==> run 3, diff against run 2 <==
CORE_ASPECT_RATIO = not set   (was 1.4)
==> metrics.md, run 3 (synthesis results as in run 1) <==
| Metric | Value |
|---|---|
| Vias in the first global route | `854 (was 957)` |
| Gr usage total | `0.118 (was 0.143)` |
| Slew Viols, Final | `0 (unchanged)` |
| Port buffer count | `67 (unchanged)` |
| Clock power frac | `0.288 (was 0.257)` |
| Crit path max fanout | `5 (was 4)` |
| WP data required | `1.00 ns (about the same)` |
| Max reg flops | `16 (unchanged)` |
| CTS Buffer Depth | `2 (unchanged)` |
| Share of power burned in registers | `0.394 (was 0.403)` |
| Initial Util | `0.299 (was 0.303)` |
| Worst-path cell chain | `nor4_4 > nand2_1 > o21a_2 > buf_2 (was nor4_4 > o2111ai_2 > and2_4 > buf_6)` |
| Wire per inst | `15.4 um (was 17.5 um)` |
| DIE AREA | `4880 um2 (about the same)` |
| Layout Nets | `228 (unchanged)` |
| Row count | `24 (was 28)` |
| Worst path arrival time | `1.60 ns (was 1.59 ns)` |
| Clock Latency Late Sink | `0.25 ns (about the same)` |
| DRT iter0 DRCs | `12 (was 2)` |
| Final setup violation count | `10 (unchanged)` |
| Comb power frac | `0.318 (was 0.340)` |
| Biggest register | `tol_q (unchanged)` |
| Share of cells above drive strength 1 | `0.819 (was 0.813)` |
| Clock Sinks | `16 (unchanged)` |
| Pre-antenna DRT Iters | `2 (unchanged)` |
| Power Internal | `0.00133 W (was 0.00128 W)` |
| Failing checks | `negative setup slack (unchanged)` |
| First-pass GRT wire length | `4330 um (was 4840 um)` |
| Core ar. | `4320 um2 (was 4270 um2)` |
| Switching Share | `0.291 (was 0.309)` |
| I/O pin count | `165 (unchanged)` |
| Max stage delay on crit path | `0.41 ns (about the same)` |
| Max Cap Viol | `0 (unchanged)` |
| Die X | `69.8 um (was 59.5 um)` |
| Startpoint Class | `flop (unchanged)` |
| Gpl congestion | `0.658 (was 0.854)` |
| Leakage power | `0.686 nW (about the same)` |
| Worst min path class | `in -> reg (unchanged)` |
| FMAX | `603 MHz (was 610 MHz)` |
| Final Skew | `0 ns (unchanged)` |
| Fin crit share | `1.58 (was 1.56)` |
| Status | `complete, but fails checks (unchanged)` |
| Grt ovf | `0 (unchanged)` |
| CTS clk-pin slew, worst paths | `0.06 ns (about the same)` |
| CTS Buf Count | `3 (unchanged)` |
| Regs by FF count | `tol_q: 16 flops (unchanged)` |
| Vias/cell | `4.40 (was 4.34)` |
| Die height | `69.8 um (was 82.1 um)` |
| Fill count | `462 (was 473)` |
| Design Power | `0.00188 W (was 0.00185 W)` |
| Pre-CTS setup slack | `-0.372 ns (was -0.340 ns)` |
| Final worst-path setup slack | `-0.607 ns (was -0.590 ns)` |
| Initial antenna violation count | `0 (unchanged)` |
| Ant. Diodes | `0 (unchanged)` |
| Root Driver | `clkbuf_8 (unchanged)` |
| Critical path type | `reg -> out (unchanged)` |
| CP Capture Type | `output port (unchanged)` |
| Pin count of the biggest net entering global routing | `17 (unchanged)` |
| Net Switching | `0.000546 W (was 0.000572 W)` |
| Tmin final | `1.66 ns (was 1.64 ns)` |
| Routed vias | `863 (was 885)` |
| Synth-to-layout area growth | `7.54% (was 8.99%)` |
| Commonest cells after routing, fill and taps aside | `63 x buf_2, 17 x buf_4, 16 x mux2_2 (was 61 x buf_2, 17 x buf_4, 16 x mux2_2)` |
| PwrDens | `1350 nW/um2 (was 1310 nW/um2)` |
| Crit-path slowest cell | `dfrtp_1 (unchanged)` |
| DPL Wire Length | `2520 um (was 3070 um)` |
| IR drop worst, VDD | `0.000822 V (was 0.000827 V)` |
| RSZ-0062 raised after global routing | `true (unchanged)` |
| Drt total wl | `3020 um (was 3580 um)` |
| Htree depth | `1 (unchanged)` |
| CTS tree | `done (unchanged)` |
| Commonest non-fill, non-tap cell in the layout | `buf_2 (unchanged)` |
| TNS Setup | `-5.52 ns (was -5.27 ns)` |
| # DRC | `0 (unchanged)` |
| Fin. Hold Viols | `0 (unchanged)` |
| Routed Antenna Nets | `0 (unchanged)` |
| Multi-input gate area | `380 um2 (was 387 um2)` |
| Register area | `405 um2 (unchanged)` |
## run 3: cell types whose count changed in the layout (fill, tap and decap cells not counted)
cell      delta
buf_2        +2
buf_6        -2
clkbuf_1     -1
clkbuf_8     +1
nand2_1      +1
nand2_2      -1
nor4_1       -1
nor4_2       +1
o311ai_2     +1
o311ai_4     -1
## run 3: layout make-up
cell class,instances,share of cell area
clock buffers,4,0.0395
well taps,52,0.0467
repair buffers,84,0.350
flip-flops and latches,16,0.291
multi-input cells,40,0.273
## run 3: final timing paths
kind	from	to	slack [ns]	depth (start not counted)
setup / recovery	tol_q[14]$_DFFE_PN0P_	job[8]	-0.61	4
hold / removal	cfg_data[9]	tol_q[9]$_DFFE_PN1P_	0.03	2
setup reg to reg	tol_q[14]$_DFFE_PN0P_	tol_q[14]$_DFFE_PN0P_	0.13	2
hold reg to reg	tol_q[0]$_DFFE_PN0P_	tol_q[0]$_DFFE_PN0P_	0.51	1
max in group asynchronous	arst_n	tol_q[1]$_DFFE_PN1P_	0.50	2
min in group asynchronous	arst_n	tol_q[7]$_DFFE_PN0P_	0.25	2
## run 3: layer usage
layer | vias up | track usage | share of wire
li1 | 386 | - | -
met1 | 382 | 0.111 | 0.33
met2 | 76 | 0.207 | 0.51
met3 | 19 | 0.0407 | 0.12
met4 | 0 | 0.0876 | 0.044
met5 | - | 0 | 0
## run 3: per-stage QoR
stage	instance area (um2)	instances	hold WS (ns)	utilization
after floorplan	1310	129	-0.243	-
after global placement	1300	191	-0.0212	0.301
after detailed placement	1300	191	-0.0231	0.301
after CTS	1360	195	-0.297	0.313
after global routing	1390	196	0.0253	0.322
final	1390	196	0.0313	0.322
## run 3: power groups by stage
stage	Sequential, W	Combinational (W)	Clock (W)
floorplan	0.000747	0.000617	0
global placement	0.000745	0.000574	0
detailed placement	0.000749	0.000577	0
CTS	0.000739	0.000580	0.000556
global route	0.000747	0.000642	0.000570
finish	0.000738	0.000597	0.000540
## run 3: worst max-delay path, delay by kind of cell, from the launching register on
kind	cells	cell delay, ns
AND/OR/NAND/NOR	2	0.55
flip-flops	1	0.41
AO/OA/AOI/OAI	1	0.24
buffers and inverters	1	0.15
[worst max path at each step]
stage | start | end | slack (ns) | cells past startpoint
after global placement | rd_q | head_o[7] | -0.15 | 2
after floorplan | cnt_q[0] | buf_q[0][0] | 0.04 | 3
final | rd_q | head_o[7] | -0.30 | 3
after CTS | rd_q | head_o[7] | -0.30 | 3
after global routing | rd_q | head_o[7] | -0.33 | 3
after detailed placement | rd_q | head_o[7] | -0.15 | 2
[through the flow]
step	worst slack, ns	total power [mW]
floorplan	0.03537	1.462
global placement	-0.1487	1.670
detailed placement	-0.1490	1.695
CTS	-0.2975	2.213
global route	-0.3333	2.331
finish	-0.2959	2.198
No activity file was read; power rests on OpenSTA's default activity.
### config.mk
export PLATFORM = sky130hd
export DESIGN_NAME = bxd_div
export DESIGN_NICKNAME = d
export VERILOG_FILES = /design/src/bxd_pkg.sv /design/src/bxd_div.sv
export SDC_FILE = /design/constraint.sdc
export NUM_CORES = 1
export LEC_CHECK = 0
export ABC_AREA = 1
export ABC_CLOCK_PERIOD_IN_PS = 3500
export BUFFER_PORTS_ARGS = -buffer_cell sky130_fd_sc_hd__buf_2
export CAP_MARGIN = 40
export CORE_MARGIN = 2
export CORE_UTILIZATION = 55
export CTS_CLUSTER_SIZE = 10
export DETAILED_ROUTE_END_ITERATION = 10
export PLACE_DENSITY_LB_ADDON = 0.08
export SLEW_MARGIN = 30
export SYNTH_ARGS = -nofsm -noshare
export SYNTH_HDL_FRONTEND = slang
export SYNTH_SLANG_ARGS = --single-unit
### constraint.sdc
create_clock -name clk_i -period 3.5 [get_ports clk_i]
set_clock_uncertainty 0.05 [all_clocks]
set_input_delay 0.35 -clock clk_i [delete_from_list [all_inputs] [get_ports clk_i]]
set_output_delay 0.35 -clock clk_i [all_outputs]
set_load 0.05 [all_outputs]
### src/bxd_pkg.sv
// ----------------------------------------------------------------------------
// bxd_pkg
// Shared widths, register map and inter-module structs of the box downscaler.
// ----------------------------------------------------------------------------
package bxd_pkg;

  localparam int PIX_W = 8;
  localparam int CFG_W = 12;
  localparam int SUM_W = 30;

  localparam logic [1:0] REG_SRC_WIDTH  = 2'd0;
  localparam logic [1:0] REG_SRC_HEIGHT = 2'd1;
  localparam logic [1:0] REG_FACTOR     = 2'd2;

  typedef struct packed {
    logic             valid;
    logic [PIX_W-1:0] pixel;
  } fifo_t;

  typedef struct packed {
    logic             start;
    logic [SUM_W-1:0] dividend;
    logic [SUM_W-1:0] divisor;
  } div_req_t;

  typedef struct packed {
    logic             done;
    logic [SUM_W-1:0] quotient;
  } div_rsp_t;

endpackage

### src/bxd_div.sv
// ----------------------------------------------------------------------------
// bxd_div
// Restoring divider, one quotient bit per cycle.
// ----------------------------------------------------------------------------
module bxd_div import bxd_pkg::*; (
  input  logic     clk_i,
  input  logic     rst_ni,
  input  div_req_t req_i,
  output div_rsp_t rsp_o
);

  localparam int CW = $clog2(SUM_W + 1);

  logic             busy_q, done_q;
  logic [CW-1:0]    cnt_q;
  logic [SUM_W-1:0] rem_q, quo_q, dvs_q;
  logic [SUM_W:0]   shifted, diff;
  logic             ge;

  assign shifted = {rem_q, quo_q[SUM_W-1]};
  assign ge      = shifted >= {1'b0, dvs_q};
  assign diff    = shifted - {1'b0, dvs_q};

  assign rsp_o.done     = done_q;
  assign rsp_o.quotient = quo_q;

  always_ff @(posedge clk_i or negedge rst_ni) begin
    if (!rst_ni) begin
      busy_q <= 1'b0;
      done_q <= 1'b0;
      cnt_q  <= '0;
    end else begin
      done_q <= 1'b0;
      if (req_i.start) begin
        busy_q <= 1'b1;
        cnt_q  <= CW'(SUM_W);
      end else if (busy_q) begin
        cnt_q <= cnt_q - CW'(1);
        if (cnt_q == CW'(1)) begin
          busy_q <= 1'b0;
          done_q <= 1'b1;
        end
      end
    end
  end

  always_ff @(posedge clk_i) begin
    if (req_i.start) begin
      rem_q <= '0;
      quo_q <= req_i.dividend;
      dvs_q <= req_i.divisor;
    end else if (busy_q) begin
      rem_q <= ge ? diff[SUM_W-1:0] : shifted[SUM_W-1:0];
      quo_q <= {quo_q[SUM_W-2:0], ge};
    end
  end

endmodule

==> results.md <==
* Outcome: completed
* Routed Antenna Nets at 0
* Worst-path cell chain: ha_1 -> nand2_1 -> inv_1 -> a21oi_1 -> nand2_1 -> a21oi_1 -> nand3_2 -> buf_12 -> nor2_1 -> nor2_1 -> nand2_1 -> nand2_1
* DRT Pass-1 Iters at 4
* Worst setup SP type: flip-flop
* Register area share after synthesis at 41.2%
* Root Driver: clkbuf_16
* Worst path depth at 12
* CP required at 3.70 ns
* Final max-slew violation count at 0
* #FFs+latches synth at 97
* DP HPWL at 11.1 mm
* Final hold viol count at 0
* Max cap viols at 0
* Worst-path clk slew at 0.07 ns
* Dpl cell area at 6870 µm²
* Num Clock Sinks at 97
* Clk buf depth at 2
* Path depth of the worst reg2reg path at 12
* Post-Syn Nets at 984
* Fillers at ~1100
* Vias in the first global route at 5301
* FMAX at 387 MHz
* CP max stage delay at about 0.39 ns
* H-Tree Depth at 3
* Crit Path Category: flip-flop to flip-flop
* First-pass GRT wire length at 24.9 mm
* Placed instance count at approximately 1100
* Vias post-DR at 5635
* Vias per Instance at 5.01
* Crit path DAT at 2.79 ns
* Pwr Density at 743 nW/µm²
* Min Tclk post-route at 2.58 ns
* Chip height at 111 µm
* Worst setup margin at 0.916 ns
* Synth top area cells: edfxtp_1 29%, nand2_1 21%, dfxtp_1 9.6%
* Worst Path Buf+Inv at 2
* Gp weighted congestion at 0.966
* Mapped Avg Cell Area at 7.06 µm²
* CP max stage cell: nand3_2
* Leak Pwr at 3.83 nW
* Max_slew headroom at between 60% and 70%
* Yosys cell types at 39
* RSZ-0062 raised after global routing: no
* CP Capture Type: flip-flop
* Final WL at about 15 mm
* GRT Util Overall at 25.2%
* Synth area leader: edfxtp_1
* Starting Density at between 50% and 60%
* Layout Cell Area excl Fill at 7180 µm²
* Reg2reg setup slack at 0.92 ns
* DP Worst Slack at 0.943 ns
* CP Launch Point: rem_q[20]
* Initial antenna violation count at 0
* Post-CTS setup buffers at 0
* Setup TNS at 0 ns
* Ys Warns at 0
* Worst Path Max Fanout at 30
* R2R Path End: rem_q[26]
* Latest clock arrival within the worst-skew pair at roughly 0.36 ns
* Area delta synth->final at 14.7%
* Yosys top cell area share at 28.8%
* Worst Tran Pin Value at between 0.5 and 0.6 ns
* Port Buffer Count at 93
* TritonCTS clock tree: done
* Number of antenna diodes at 0
* Gr ovfl total at 0
* Finish-stage setup viols at 0
* Total power at approximately 5.3 mW
* # IOs at 94
* Post-synth EDFFs at 60
* Final std cells w/o fill at 1125
* Drt wl/cell at 13.2 µm
* R2r startpoint: rem_q[20]
* Final worst path period share at 73.8%
* Type of the worst min-delay path: primary input to flip-flop
* CTS Buf Count at 9
* Post-synth top cells: 343 x nand2_1, 133 x inv_1, 80 x nor2_1, 68 x nand3_1, 60 x edfxtp_1
* Core ar. at 11000 µm²
* Asr flop ratio synth at around 7%
* Die area at about 12000 µm²
* Fin nets at 1077
* Most used cell along the critical path: nand2_1
* Max IR drop VDD at 0.504 mV
* End of the critical path: rem_q[26]
* Die W at 111 µm
* Gate count of the mapped netlist at 887
* Cell family with the largest share of critical-path delay: simple AND/OR/NAND/NOR gates
* Share of cells above drive strength 1 at 13.8%
* Count leader, synth: nand2_1
* DRC viols at 0
* Ys flop type: edfxtp_1
* Num rows at 38
* Iteration-0 DRC Markers at 347
* Largest net degree at the start of global routing at 43
* Synth Cell Area at 6260 µm²
cell type report:
type	count	area, µm²	share of cell area, %
timing repair buffer	101	548	7.63
clock buffer	10	229	3.19
sequential	97	2580	35.9
multi-input combinational	633	3060	42.6
clock inverter	6	75.1	1.04
inverter	138	518	7.21
tap	140	175	2.44
cell usage in the layout (no fill, tap or decap), types with 7 or more instances in the layout:
cell type	n
dfrtp_1	7
nor2_1	80
inv_1	133
dfxtp_1	30
edfxtp_1	60
o21ai_0	14
nand2_2	7
clkbuf_16	9
nand3_1	68
ha_1	33
nand2_1	343
nand4_1	10
buf_2	93
xnor2_1	13
a21oi_1	22
power by group:
group          leakage, nW  total, mW  internal [mW]  switching (mW)
logic                 2.74       2.72          0.943            1.77
clock network        0.151       1.03          0.567           0.466
registers            0.945       1.59           1.45           0.145
total                 3.83       5.34           2.96            2.38
kinds of logic (layout without fill, tap and decap cells):
family	Yosys count	in the layout	share of synthesized area (%)
xor+xnor	14	14	1.96
buf+inv	157	255	9.95
compound gates	49	49	4.38
flops	97	97	41.2
fa+ha+maj	34	34	6.91
simple gates	536	536	35.6
worst reg2reg max path, cell delays in order (launching register included):
cell and delay [ns]:
dfxtp_1 0.34, ha_1 0.37, nand2_1 0.15, inv_1 0.05, a21oi_1 0.23, nand2_1 0.11
a21oi_1 0.17, nand3_2 0.39, buf_12 0.33, nor2_1 0.10, nor2_1 0.04, nand2_1 0.08
nand2_1 0.06
layer usage:
| metal | GRT usage, % | vias up | part of all wire (%) |
|---|---|---|---|
| met2 | 42.5 | 141 | 47 |
| met3 | 4.37 | 20 | 4.3 |
| met4 | 8.75 | 0 | 1.8 |
| met5 | 0 | - | 0 |
| li1 | - | 2952 | - |
| met1 | 32.8 | 2522 | 47 |
sequential cells by signal, indices dropped and copies added (netlist names):
register	flops
busy_q	1
cnt_q	5
done_q	1
dvs_q	30
quo_q	30
rem_q	30
per-stage QoR:
stage / util [%] / hold slack, ns
2_1_floorplan: - / 0.00441
3_3_place_gp: 62.4 / 0.147
3_5_place_dp: 62.6 / 0.145
4_1_cts: 65.4 / 0.0924
5_1_grt: 65.4 / 0.101
6_report: 65.4 / 0.107
worst min-delay path by stage:
stage | startpoint | end | slack, ns | cells past startpoint
floorplan | rst_ni | busy_q | 0.004 | 0
global placement | rst_ni | done_q | 0.15 | 1
detailed placement | rst_ni | done_q | 0.14 | 1
CTS | req_i[21] | dvs_q[21] | 0.09 | 1
global route | req_i[21] | dvs_q[21] | 0.10 | 1
finish | req_i[21] | dvs_q[21] | 0.11 | 1
repair_timing:
action	in CTS	in global routing
endpoints found under the hold margin	7	0
resized for setup	0	0
hold buffers	1	0
endpoints found under the setup margin	0	0
No activity file was read; power rests on OpenSTA's default activity.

■ ACTION ITEM ■
Search the entries for the word "paths". Copy every line where it occurs.

■ ANSWER TO THIS TASK ■
| CTS clk-pin slew, worst paths | `0.06 ns (about the same)` |
## run 3: final timing paths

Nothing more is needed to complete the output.